Monday, May 15, 2006

check-up with schuster

This afternoon I had my monthly check-up with Dr. Schuster, my BMT physician. He asked me all the usual questions. Was I feeling this? Did I have this or do that? My response to all his questions was no, thankfully, except for one: the occasional feeling of heaviness/tightness that I feel in my chest in area around where the tumor existed. I had my own questions too. I asked him if I was able to become a donor of blood and/or stem cells. He told me that although my blood counts are excellent - back to normal - in about 20 years to ask him again about donating. I guess the answer is no . . . at least for now. I would, however, like to donate blood and/or stem cells in the future if possible. I told him that my ophthalmologist said I was at risk for glaucoma and then, asked him for his thoughts on the matter and a referral for a second opinion to which he replied gladly. His secretary is supposed to call me back with the contact information of the referred opthalmologist, who Schuster himself sees.
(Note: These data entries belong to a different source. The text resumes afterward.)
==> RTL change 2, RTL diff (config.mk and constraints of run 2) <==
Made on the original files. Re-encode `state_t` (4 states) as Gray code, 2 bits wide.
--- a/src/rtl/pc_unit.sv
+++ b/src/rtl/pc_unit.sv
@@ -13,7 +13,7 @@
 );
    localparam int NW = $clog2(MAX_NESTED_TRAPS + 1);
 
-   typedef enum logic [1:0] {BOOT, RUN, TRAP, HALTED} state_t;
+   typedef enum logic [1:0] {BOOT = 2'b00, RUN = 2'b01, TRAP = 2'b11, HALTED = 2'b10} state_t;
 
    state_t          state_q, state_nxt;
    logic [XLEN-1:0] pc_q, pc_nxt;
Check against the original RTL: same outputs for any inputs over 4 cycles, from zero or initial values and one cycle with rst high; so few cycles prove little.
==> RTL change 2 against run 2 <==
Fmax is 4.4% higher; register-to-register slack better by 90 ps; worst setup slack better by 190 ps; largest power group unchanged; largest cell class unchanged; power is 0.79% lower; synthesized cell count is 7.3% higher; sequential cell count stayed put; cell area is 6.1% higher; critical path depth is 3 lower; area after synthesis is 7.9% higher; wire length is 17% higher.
**config.mk**
```make
export PLATFORM = sky130hd
export DESIGN_NAME = pixel_packer_flat
export DESIGN_NICKNAME = d
export VERILOG_FILES = /design/src/rtl/pixel_packer_if.sv /design/src/rtl/pixel_packer.sv /design/src/flat_wrapper.sv
export SDC_FILE = /design/constraint.sdc
export NUM_CORES = 1
export LEC_CHECK = 0
export ABC_AREA = 1
export CORE_AREA = 2 2 256 258
export DETAILED_ROUTE_END_ITERATION = 16
export DIE_AREA = 0 0 258 260
export GPL_TIMING_DRIVEN = 0
export SLEW_MARGIN = 40
export SYNTH_ARGS = -nofsm -noshare
export SYNTH_HDL_FRONTEND = slang
export SYNTH_SLANG_ARGS = --single-unit
export TNS_END_PERCENT = 1
```
**constraint.sdc**
```tcl
create_clock -name clk -period 24.4 [get_ports clk]
set_input_delay 3.66 -clock clk [delete_from_list [all_inputs] [get_ports clk]]
set_output_delay 3.66 -clock clk [all_outputs]
set_load 0.01 [all_outputs]
```
**src/rtl/pixel_packer_if.sv**
```systemverilog
// Channel-sample stream in, packed-pixel FIFO write out, plus frame status pulses.
// master = source/sink side, slave = packer.
interface pixel_packer_if #(
  parameter int DWIDTH         = 32,
  parameter int NUM_CHANNEL_IN = 8
);
  logic [DWIDTH-1:0]                s_data;
  logic                             s_valid;
  logic                             s_sof;
  logic                             s_ready;
  logic [NUM_CHANNEL_IN*DWIDTH-1:0] ff_wdata;
  logic                             ff_wrreq;
  logic                             ff_full;
  logic                             frame_done;
  logic                             sync_err;

  modport master (
    output s_data, s_valid, s_sof, ff_full,
    input  s_ready, ff_wdata, ff_wrreq, frame_done, sync_err
  );

  modport slave (
    input  s_data, s_valid, s_sof, ff_full,
    output s_ready, ff_wdata, ff_wrreq, frame_done, sync_err
  );
endinterface

```
**src/rtl/pixel_packer.sv**
```systemverilog
// Packs NUM_CHANNEL_IN samples per pixel into a one-entry output register feeding a FIFO.
// Write strobe 1 cycle after the last lane; stalls only the last lane while a pixel waits on a full FIFO.
module pixel_packer #(
  parameter int DWIDTH         = 32,
  parameter int NUM_CHANNEL_IN = 8,
  parameter int WIDTH          = 56,
  parameter int HEIGHT         = 56
) (
  input logic           clk,
  input logic           resetn,
  pixel_packer_if.slave bus
);
  localparam int TOTAL = WIDTH * HEIGHT;
  localparam int CW    = (NUM_CHANNEL_IN > 1) ? $clog2(NUM_CHANNEL_IN) : 1;
  localparam int PW    = (TOTAL > 1) ? $clog2(TOTAL) : 1;
  localparam logic [CW-1:0] CH_LAST  = CW'(NUM_CHANNEL_IN - 1);
  localparam logic [PW-1:0] PIX_LAST = PW'(TOTAL - 1);

  logic [NUM_CHANNEL_IN-1:0][DWIDTH-1:0] lanes_q, lanes_d;
  logic [NUM_CHANNEL_IN-1:0][DWIDTH-1:0] out_q, out_d;
  logic [CW-1:0] ch_cnt_q, ch_cnt_d;
  logic [PW-1:0] pix_cnt_q, pix_cnt_d;
  logic          out_vld_q, out_vld_d;
  logic          frame_done_q, frame_done_d;
  logic          sync_err_q, sync_err_d;
  logic          s_ready, wr, acc, resync;

  always_comb begin
    s_ready      = !((ch_cnt_q == CH_LAST) && out_vld_q && bus.ff_full);
    wr           = out_vld_q && !bus.ff_full;
    acc          = bus.s_valid && s_ready;
    resync       = acc && bus.s_sof && (ch_cnt_q != '0);
    lanes_d      = lanes_q;
    out_d        = out_q;
    out_vld_d    = out_vld_q;
    ch_cnt_d     = ch_cnt_q;
    pix_cnt_d    = pix_cnt_q;
    frame_done_d = wr && (pix_cnt_q == PIX_LAST);
    sync_err_d   = resync;

    if (wr) begin
      out_vld_d = 1'b0;
      pix_cnt_d = (pix_cnt_q == PIX_LAST) ? '0 : pix_cnt_q + PW'(1);
    end

    if (acc) begin
      if (resync) begin
        // Misaligned start of frame: drop the partial pixel, restart it from this sample.
        lanes_d[0] = bus.s_data;
        ch_cnt_d   = CW'(1);
      end else begin
        lanes_d[ch_cnt_q] = bus.s_data;
        if (ch_cnt_q == CH_LAST) begin
          ch_cnt_d  = '0;
          out_d     = lanes_d;
          out_vld_d = 1'b1;
        end else begin
          ch_cnt_d = ch_cnt_q + CW'(1);
        end
      end
      // Frame restart takes priority over a write landing in the same cycle.
      if (bus.s_sof) pix_cnt_d = '0;
    end
  end

  always_ff @(posedge clk or posedge resetn) begin
    if (resetn) begin
      lanes_q      <= '0;
      out_q        <= '0;
      out_vld_q    <= 1'b0;
      ch_cnt_q     <= '0;
      pix_cnt_q    <= '0;
      frame_done_q <= 1'b0;
      sync_err_q   <= 1'b0;
    end else begin
      lanes_q      <= lanes_d;
      out_q        <= out_d;
      out_vld_q    <= out_vld_d;
      ch_cnt_q     <= ch_cnt_d;
      pix_cnt_q    <= pix_cnt_d;
      frame_done_q <= frame_done_d;
      sync_err_q   <= sync_err_d;
    end
  end

  assign bus.s_ready    = s_ready;
  assign bus.ff_wrreq   = wr;
  assign bus.ff_wdata   = out_q;
  assign bus.frame_done = frame_done_q;
  assign bus.sync_err   = sync_err_q;
endmodule

```
**src/flat_wrapper.sv**
```systemverilog
// flat-port wrapper written by rule: the top's interface ports become plain ports
module pixel_packer_flat 
#(
  parameter int DWIDTH         = 32,
  parameter int NUM_CHANNEL_IN = 8,
  parameter int WIDTH          = 56,
  parameter int HEIGHT         = 56
)
  (clk, resetn, bus_s_data, bus_s_valid, bus_s_sof, bus_ff_full, bus_s_ready, bus_ff_wdata, bus_ff_wrreq, bus_frame_done, bus_sync_err);
  pixel_packer_if #(.DWIDTH(DWIDTH), .NUM_CHANNEL_IN(NUM_CHANNEL_IN)) bus_i ();
  input logic clk;
  input logic resetn;
  input wire logic [$bits(bus_i.s_data)-1:0] bus_s_data;
  input wire logic [$bits(bus_i.s_valid)-1:0] bus_s_valid;
  input wire logic [$bits(bus_i.s_sof)-1:0] bus_s_sof;
  input wire logic [$bits(bus_i.ff_full)-1:0] bus_ff_full;
  output wire logic [$bits(bus_i.s_ready)-1:0] bus_s_ready;
  output wire logic [$bits(bus_i.ff_wdata)-1:0] bus_ff_wdata;
  output wire logic [$bits(bus_i.ff_wrreq)-1:0] bus_ff_wrreq;
  output wire logic [$bits(bus_i.frame_done)-1:0] bus_frame_done;
  output wire logic [$bits(bus_i.sync_err)-1:0] bus_sync_err;
  assign bus_i.s_data = bus_s_data;
  assign bus_i.s_valid = bus_s_valid;
  assign bus_i.s_sof = bus_s_sof;
  assign bus_i.ff_full = bus_ff_full;
  assign bus_s_ready = bus_i.s_ready;
  assign bus_ff_wdata = bus_i.ff_wdata;
  assign bus_ff_wrreq = bus_i.ff_wrreq;
  assign bus_frame_done = bus_i.frame_done;
  assign bus_sync_err = bus_i.sync_err;
  pixel_packer #(.DWIDTH(DWIDTH), .NUM_CHANNEL_IN(NUM_CHANNEL_IN), .WIDTH(WIDTH), .HEIGHT(HEIGHT)) u_core (.clk(clk), .resetn(resetn), .bus(bus_i));
endmodule
```
==> reports/summary.txt <==
Reg2Reg Launch Point = u_core.ch_cnt_q[0]
Core Region = 0.0641 mm2
Critical path origin = bus_ff_full
IO buf count = 295
Total Neg Setup Slack = 0 ns
Crit. End Element = primary output
Logic pwr share = 35.6%
Main synth FF type = dfrtp_1
Setup violators final = 0
Pre-antenna DRT Iters = 5
Gpl congestion = 0.837
WS Path Type = in2out
Clock slew at reported path FFs = 0.05 ns
Layout Area Growth over Synthesis = 26.2%
Seq cells post-synth = 530
Layout Skew = 0.0216 ns
Worst skew pair latency = 0.63 ns
CTS H-tree lvls = 2
Crit path required time = 20.74 ns
Leak = 14.3 nW
Deepest clock path buffer count = 3
Critical path launch point type = primary input
Drt total wl = 83.0 mm
Layout net count = 3353
Initial Util = 36.9%
Post-Syn Instances = 2949
Tmin final = 8.88 ns
Most frequent cells in the layout = nand2_1, dfrtp_1, o21ai_0, inv_1, clkdlybuf4s50_1
WHS Path Cells = 2
Die Ht = 260 um
Max Clock Freq = 0.113 GHz
Post-CTS Hold Fix Bufs = 0
Slew Limit Fails = 0
DRC viols = 0
Fraction of registers with async set or reset after synthesis = 100%
Hold Path Class = reg2reg
Ports = 297
Num CTS Buffers = 58
Core Util, Final = 46.5%
R2R cell count = 10
Commonest non-fill, non-tap cell in the layout = nand2_1
Net switching power = 1.30 mW
Filler cell count = 6260
Remaining Overflow, GRT = 0
Clk sink count = 530
Syn. warnings = 0
CP Max Fanout = 6
RSZ-0062 raised after global routing = false
P per Cell Area = 119 mW/mm2
Count of different cell masters after synthesis = 24
Syn nets = 2990
Status = finished, final reports clean
Antenna violations before repair = 2
Clock power share = 25.3%
Drt via density = 5.02
Data arrival, critical path = 5.22 ns
Layout cells sized above 1 = 5.99%
Root buffer cell = clkbuf_16
Final Hold Vio Count = 0
Top post-synthesis cells by area = dfrtp_1, nand2_1, o21ai_0, nand3_1, inv_1
Reg-to-reg setup timing slack = 21.44 ns
Worst r2r dst = u_core.bus.ff_wdata[128]
Row count = 93
Post-synth EDFFs = 0
DR WL/cell = 19.7 um
DIE AREA = 0.0671 mm2
Post-CTS setup buffer count = 0
Die X = 258 um
Avg Inst Size Synth = 8.01 um2
Crit share post-route = 36.4%
Max_cap viols = 0
Maximum vdd drop = 0.0593 mV
Slew Limit Headroom = 39.9%
Synth top area share = 56.1%
Antenna viol nets, final = 0
Power share of the sequential group = 39.1%
Pint = 2.25 mW
Synthesized cell area = 0.0236 mm2
CTS tree = built
Setup crit end = bus_ff_wrreq
Switch share = 36.7%
Vias = 21200
Slew @ Worst Pin = 0.901 ns
Largest net degree at the start of global routing = 78
First-pass GRT wire length = 125 mm
Overall Global Routing Usage = 24.5%
Detailed-placement wirelength estimate = 56.3 mm
Number of global-route vias before repair = 20100
Post-CTS Resized = 0
Sequential element share of the synthesized area = 56.1%
Leading area contributor after synthesis = dfrtp_1
Drt initial violations = 2276
File: config.mk
export PLATFORM = sky130hd
export DESIGN_NAME = alu_issue_stage
export DESIGN_NICKNAME = d
export VERILOG_FILES = /design/src/rtl/alu_issue_stage.sv
export SDC_FILE = /design/constraint.sdc
export NUM_CORES = 1
export LEC_CHECK = 0
export BUFFER_PORTS_ARGS = -buffer_cell sky130_fd_sc_hd__buf_4
export CORE_MARGIN = 5
export CORE_UTILIZATION = 35
export DETAILED_ROUTE_END_ITERATION = 8
export PLACE_DENSITY_LB_ADDON = 0.15
export SLEW_MARGIN = 10
export SYNTH_ARGS = -nofsm -noshare
export SYNTH_HDL_FRONTEND = slang
export SYNTH_SLANG_ARGS = --single-unit
File: constraint.sdc
create_clock -name clk -period 2 [get_ports clk]
set_input_delay 0.4 -clock clk [delete_from_list [all_inputs] [get_ports clk]]
set_output_delay 0.4 -clock clk [all_outputs]
set_load 0.03 [all_outputs]
$ cat config.mk
export PLATFORM = sky130hd
export DESIGN_NAME = tcam_update_sequencer
export DESIGN_NICKNAME = d
export VERILOG_FILES = /design/src/rtl/tcam_update_sequencer.sv
export SDC_FILE = /design/constraint.sdc
export NUM_CORES = 1
export LEC_CHECK = 0
export ABC_AREA = 1
export CORE_ASPECT_RATIO = 2
export CORE_MARGIN = 2
export CORE_UTILIZATION = 41
export DETAILED_ROUTE_END_ITERATION = 10
export GPL_TIMING_DRIVEN = 1
export PLACE_DENSITY = 0.88
export SLEW_MARGIN = 20
export SYNTH_ARGS = -nofsm -noshare
export SYNTH_HDL_FRONTEND = slang
export SYNTH_SLANG_ARGS = --single-unit
$ cat constraint.sdc
create_clock -name clk -period 1.9 [get_ports clk]
set_input_delay 0.19 -clock clk [delete_from_list [all_inputs] [get_ports clk]]
set_output_delay 0.19 -clock clk [all_outputs]
set_load 0.01 [all_outputs]
$ cat src/rtl/tcam_update_sequencer.sv
`default_nettype none
// =====================================================================
// tcam_update_sequencer : per-fragment read/modify/write of TCAM segments
// Rev 1.0
// =====================================================================
module tcam_update_sequencer #(
  parameter  int DATA_BITS  = 10,
  parameter  int FRAGMENTS  = 5,
  parameter  int FRAG_BITS  = 3,
  parameter  int IDWID      = 2,
  parameter  int MASKWID    = 5,
  localparam int c_KWID     = DATA_BITS,
  localparam int c_PRIOWID  = IDWID,
  localparam int c_FRAG_WID = DATA_BITS / FRAGMENTS,
  localparam int c_ADDR_WID = FRAG_BITS + c_FRAG_WID,
  localparam int c_SEGWID   = 2 + IDWID + MASKWID + c_KWID + c_PRIOWID
) (
  input  logic                  clk,
  input  logic                  reset,
  input  logic                  i_valid,
  output logic                  o_ready,
  input  logic [c_KWID-1:0]     i_key,
  input  logic [IDWID-1:0]      i_id,
  input  logic [MASKWID-1:0]    i_maskid,
  input  logic [c_PRIOWID-1:0]  i_priority,
  output logic [c_ADDR_WID-1:0] o_sdram_addr,
  output logic                  o_sdram_read,
  output logic                  o_sdram_write,
  input  logic                  i_sdram_waitrequest,
  input  logic                  i_sdram_readdatavalid,
  input  logic [c_SEGWID-1:0]   i_sdram_readdata,
  output logic [c_SEGWID-1:0]   o_sdram_writedata,
  output logic                  o_modify,
  output logic [c_KWID-1:0]     o_setting_key,
  output logic [IDWID-1:0]      o_setting_id,
  output logic [MASKWID-1:0]    o_setting_maskid,
  output logic [c_PRIOWID-1:0]  o_setting_priority,
  output logic [c_SEGWID-1:0]   o_gen_readdata,
  input  logic                  i_modify_complete,
  input  logic [c_SEGWID-1:0]   i_gen_writedata,
  output logic                  o_busy,
  output logic                  o_done
);

  localparam logic [2:0] c_IDLE      = 3'd0;
  localparam logic [2:0] c_RD_REQ    = 3'd1;
  localparam logic [2:0] c_RD_WAIT   = 3'd2;
  localparam logic [2:0] c_GEN_START = 3'd3;
  localparam logic [2:0] c_GEN_WAIT  = 3'd4;
  localparam logic [2:0] c_GEN_DRAIN = 3'd5;
  localparam logic [2:0] c_WR_REQ    = 3'd6;
  localparam logic [2:0] c_DONE      = 3'd7;

  localparam logic [FRAG_BITS-1:0] c_LAST = FRAG_BITS'(FRAGMENTS - 1);

  logic [2:0]            r_state;
  logic [FRAG_BITS-1:0]  r_frag;
  logic [c_KWID-1:0]     r_key;
  logic [IDWID-1:0]      r_id;
  logic [MASKWID-1:0]    r_maskid;
  logic [c_PRIOWID-1:0]  r_prio;
  logic [c_SEGWID-1:0]   r_gen_rd;
  logic [c_SEGWID-1:0]   r_wdata;
  logic                  r_ready;
  logic                  r_busy;
  logic                  r_read;
  logic                  r_write;
  logic                  r_modify;
  logic                  r_done;

  logic [2:0]            w_next;
  logic                  w_accept;
  logic                  w_frag_last;
  logic [c_FRAG_WID-1:0] w_slice;

  assign w_accept    = (r_state == c_IDLE) && r_ready && i_valid;
  assign w_frag_last = (r_frag == c_LAST);

  always_comb begin
    w_slice = '0;
    for (int f = 0; f < FRAGMENTS; f++) begin
      if (r_frag == FRAG_BITS'(f)) w_slice = r_key[f*c_FRAG_WID +: c_FRAG_WID];
    end
  end

  always_comb begin
    w_next = r_state;
    case (r_state)
      c_IDLE:      if (w_accept) w_next = c_RD_REQ;
      c_RD_REQ:    if (!i_sdram_waitrequest) w_next = c_RD_WAIT;
      c_RD_WAIT:   if (i_sdram_readdatavalid) w_next = c_GEN_START;
      c_GEN_START: w_next = c_GEN_WAIT;
      c_GEN_WAIT:  if (i_modify_complete) w_next = c_GEN_DRAIN;
      // Only move on once the generator has dropped complete, so it is idle for the next pulse.
      c_GEN_DRAIN: if (!i_modify_complete) w_next = c_WR_REQ;
      c_WR_REQ:    if (!i_sdram_waitrequest) w_next = w_frag_last ? c_DONE : c_RD_REQ;
      c_DONE:      w_next = c_IDLE;
      default:     w_next = c_IDLE;
    endcase
  end

  // Control outputs are registered from the next state so they are all low while in reset.
  always_ff @(posedge clk or negedge reset) begin
    if (!reset) begin
      r_state  <= c_IDLE;
      r_frag   <= '0;
      r_key    <= '0;
      r_id     <= '0;
      r_maskid <= '0;
      r_prio   <= '0;
      r_gen_rd <= '0;
      r_wdata  <= '0;
      r_ready  <= 1'b0;
      r_busy   <= 1'b0;
      r_read   <= 1'b0;
      r_write  <= 1'b0;
      r_modify <= 1'b0;
      r_done   <= 1'b0;
    end else begin
      r_state  <= w_next;
      r_ready  <= (w_next == c_IDLE);
      r_busy   <= (w_next != c_IDLE);
      r_read   <= (w_next == c_RD_REQ);
      r_write  <= (w_next == c_WR_REQ);
      r_modify <= (w_next == c_GEN_START);
      r_done   <= (w_next == c_DONE);
      if (w_accept) begin
        r_key    <= i_key;
        r_id     <= i_id;
        r_maskid <= i_maskid;
        r_prio   <= i_priority;
        r_frag   <= '0;
      end
      if ((r_state == c_RD_WAIT) && i_sdram_readdatavalid) r_gen_rd <= i_sdram_readdata;
      if ((r_state == c_GEN_DRAIN) && !i_modify_complete) r_wdata <= i_gen_writedata;
      if ((r_state == c_WR_REQ) && !i_sdram_waitrequest && !w_frag_last) r_frag <= r_frag + 1'b1;
    end
  end

  assign o_ready            = r_ready;
  assign o_busy             = r_busy;
  assign o_sdram_read       = r_read;
  assign o_sdram_write      = r_write;
  assign o_modify           = r_modify;
  assign o_done             = r_done;
  assign o_sdram_addr       = {r_frag, w_slice};
  assign o_sdram_writedata  = r_wdata;
  assign o_gen_readdata     = r_gen_rd;
  assign o_setting_key      = r_key;
  assign o_setting_id       = r_id;
  assign o_setting_maskid   = r_maskid;
  assign o_setting_priority = r_prio;

endmodule
`default_nettype wire

==> results_dict.tcl <==
set metrics [dict create \
    status "completed" \
    syn-instance-count 365 \
    worstPathRequired_ns 1.71 \
    rr_endpoint "o_busy" \
    yosys.cell_types.count 18 \
    fin_worst_skew_ns 0.00651 \
    drv_slew 0 \
    finalSetupTns_ns 0 \
    cts_tree "done" \
    path_clk_slew_ns 0.05 \
    die_width_um 65.1 \
    grt_pass1_vias 2966 \
    grt_overflow 0 \
    place.gp.congestion 0.843 \
    final_cell_mix "nand2_1, clkdlybuf4s50_1, dfrtp_1" \
    core_area_mm2 0.00727 \
    slew_headroom_pct 59.8 \
    htreeDepth 3 \
    leakage_nw 2.51 \
    routed_wl_mm 8.29 \
    initial_core_util_pct 42.1 \
    max-clock-path-buffers 2 \
    syn_area_per_cell_um2 8.39 \
    ys_seq_area_share_pct 59.7 \
    grt_first_pass_wirelength_mm 13.4 \
    crit_type "flop to output pin" \
    worstReg2RegStart "r_frag[0]" \
    cts_buffers 9 \
    die_area_mm2 0.00822 \
    multi_input_area_mm2 0.00109 \
    num_rows 44 \
    ir_worst_vdd_uv 780 \
    yosysWarnings 0 \
    powerDensity_mw_per_mm2 1550 \
    fin_ws_ns 0.00421 \
    fillers 578 \
    cts_sinks 73 \
    chipHeight_um 126 \
    netlist_area_mm2 0.00306 \
    place_hpwl_mm 6.21 \
    clock.fmax_mhz 527 \
    arrival_ns 1.71 \
    clock_latency_ns 0.32 \
    synth_top_area_share_pct 59.7 \
    antenna_found_initial 0 \
    postPlaceCellArea_mm2 0.00459 \
    finalNetCount 590 \
    hold_viol 0 \
    tightest_slew_ns 0.602 \
    drt-vias-per-instance 4.68 \
    post_drt_wl_per_cell_um 13.5 \
    syn_nets 437 \
    layout_commonest_cell "nand2_1" \
    synth.area.top_cells "dfrtp_1, nand2_1, inv_1, ha_1, nand3_1" \
    worstSetupEndpointType "output pin" \
    final_area_mm2 0.00492 \
    yosys.area.top_type "dfrtp_1" \
    cp_max_fo 4 \
    setup_violations 0 \
    io_pins 139 \
    fin_crit_ns 1.90 \
    area_growth_pct 60.8 \
    dp_slack_ns -0.0866 \
    ant_nets 0 \
    drive_above_1_share_pct 9.60 \
    via_count 2867 \
    ys_ff_latch 73 \
    antennaDiodeCount 0 \
    firstDrtPassIters 4 \
    drc 0 \
    hold_class "input pin to asynchronous set/reset pin" \
    regArea_mm2 0.00183 \
    cts_root_buf "clkbuf_16" \
    portBuffers 138 \
    initialDrtViolationCount 125 \
    grt_max_degree 38 \
    rrSetupSlack_ns 0.32 \
    power_mw 7.65 \
    track_usage_pct 21.3 \
    period_share_pct 99.8 \
    critPathLaunchType "flop" \
    rr_worst_depth 8 \
    drv_cap 0 \
]
logic make-up after synthesis:
logic type,count (synthesis),synth area share (%)
AOI/OAI and AO/OA,8,1.47
adders and majority gates,5,2.04
and+or+nand+nor,238,30.8
buffers and inverters,41,6.01
DFF,73,59.7
how the worst max path moves through the flow:
stage,startpoint,end,cells past startpoint
after global routing,r_frag[1],o_sdram_addr[0],8
final,r_frag[0],o_sdram_addr[0],8
after CTS,r_frag[0],o_sdram_addr[0],8
after detailed placement,r_frag[0],o_sdram_addr[0],8
after floorplan,r_frag[0],o_busy,8
after global placement,r_frag[0],o_sdram_addr[0],8
area by class of cell:
type	instances	area share [%]
clock buffers	14	5.36
inverters	29	2.21
multi-input cells	251	22.2
flip-flops and latches	73	37.1
well taps	92	2.34
repair buffers	154	30.8
state kept, by name, indices dropped and copies added, names as in the netlist, 2 cells and up:
signal / cells
o_gen_readdata: 21
o_sdram_writedata: 21
o_setting_key: 10
o_setting_maskid: 5
r_frag: 3
r_state: 3
o_setting_id: 2
o_setting_priority: 2
report_power, final:
part	switching [mW]	leakage (nW)	total, mW	internal (mW)
logic	1.63	1.46	3.46	1.84
registers	0.447	0.923	2.69	2.24
clock network	0.560	0.129	1.50	0.941
total	2.63	2.51	7.65	5.01
worst max-delay path, stage by stage, from the launching register on:
cell and delay, ns:
dfrtp_1 0.42, ha_2 0.21, ha_4 0.16, inv_1 0.07
o21ai_1 0.08, inv_1 0.08, nand2_1 0.07, a21oi_2 0.14
buf_2 0.14
cell usage after synthesis:
master    number
o22ai_1        1
nand3_1       10
a21oi_1        2
nand2_1      211
buf_2          6
buf_6          1
nand3_2        2
nor2_2         3
inv_2          3
nor2_1        10
nand4_2        2
clkbuf_1       1
inv_1         26
dfrtp_1       73
a21oi_2        1
ha_1           5
o21ai_0        4
buf_4          4
repair_timing:
item | CTS | global route
setup endpoints to repair | 2 | 2
hold endpoints to repair | 36 | 0
resized for setup | 11 | 10
pin swaps | 0 | 2
setup buffers | 2 | 2
hold buffers | 1 | 0
stage by stage:
stage | cells | util, % | hold WS, ns
2_1_floorplan | 365 | - | -0.106
3_3_place_gp | 594 | 63.1 | 0.184
3_5_place_dp | 594 | 63.1 | 0.188
4_1_cts | 611 | 67.1 | 0.383
5_1_grt | 613 | 67.8 | 0.398
6_report | 613 | 67.8 | 0.373
layer usage:
metal / routed length [µm] / track usage, % / vias to the layer above
li1: - / - / 1397
met1: 2870 / 21.3 / 1347
met5: 0 / 0 / -
met4: 255 / 10.0 / 0
met3: 401 / 4.73 / 19
met2: 4760 / 40.0 / 104
(Power assumes the default switching activity.)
Wednesday will mark three months since I was discharged from the hospital, which is amazing to ponder. Physically, my body has recovered very well. Yes, my nails still have the characteristic blue and purple rings of chemotherapy treatment, but I feel quite strong. Maybe not 100% but pretty close to it. I think exercising has helped. About three weeks ago, I started to hit the gym and have continued ever since except for a couple of days last week when I was in a malaise after getting that disheartening news from my ophthalmologist. Yesterday I took a dip in the pool, which was very different from what I do normally. It reminded me of my days at summer camp when I was much younger, but I'm sure I was a lot better of a swimmer back then. I felt like it was my first time ever in the pool yesterday. That's how rusty I was. Not feeling very confidant in my ability, I stayed in the 5 ft deep water. I didn't dare think to go into the great abyss. Yet, with more regular practice in the pool, I'm sure I'll feel more comfortable in the pool soon.

In addition to yoga, cardio and strength training, I'm stretching a lot which is great too. (Isn't it amazing that I'm doing all this after a stem cell transplant?) Stretching supposedly is underrated and done improperly many times. I purchased the book Stretching by Bob Anderson a couple of days ago and I find it to be a simple and highly informative guide to stretching. The beauty of stretching, like yoga, I think is that it allows one to become more aware of the uniqueness of their own body. I did notice, however, a few days ago when I was stretching my chest a slight tenderness in the area of where the tumor existed. I remembered having the same exact feeling almost a year ago as I did then the same stretch at the gym. I was sure to mention this observation to Schuster, who said it may be due to scar tissue, which I resulted from my earlier radiation treatment.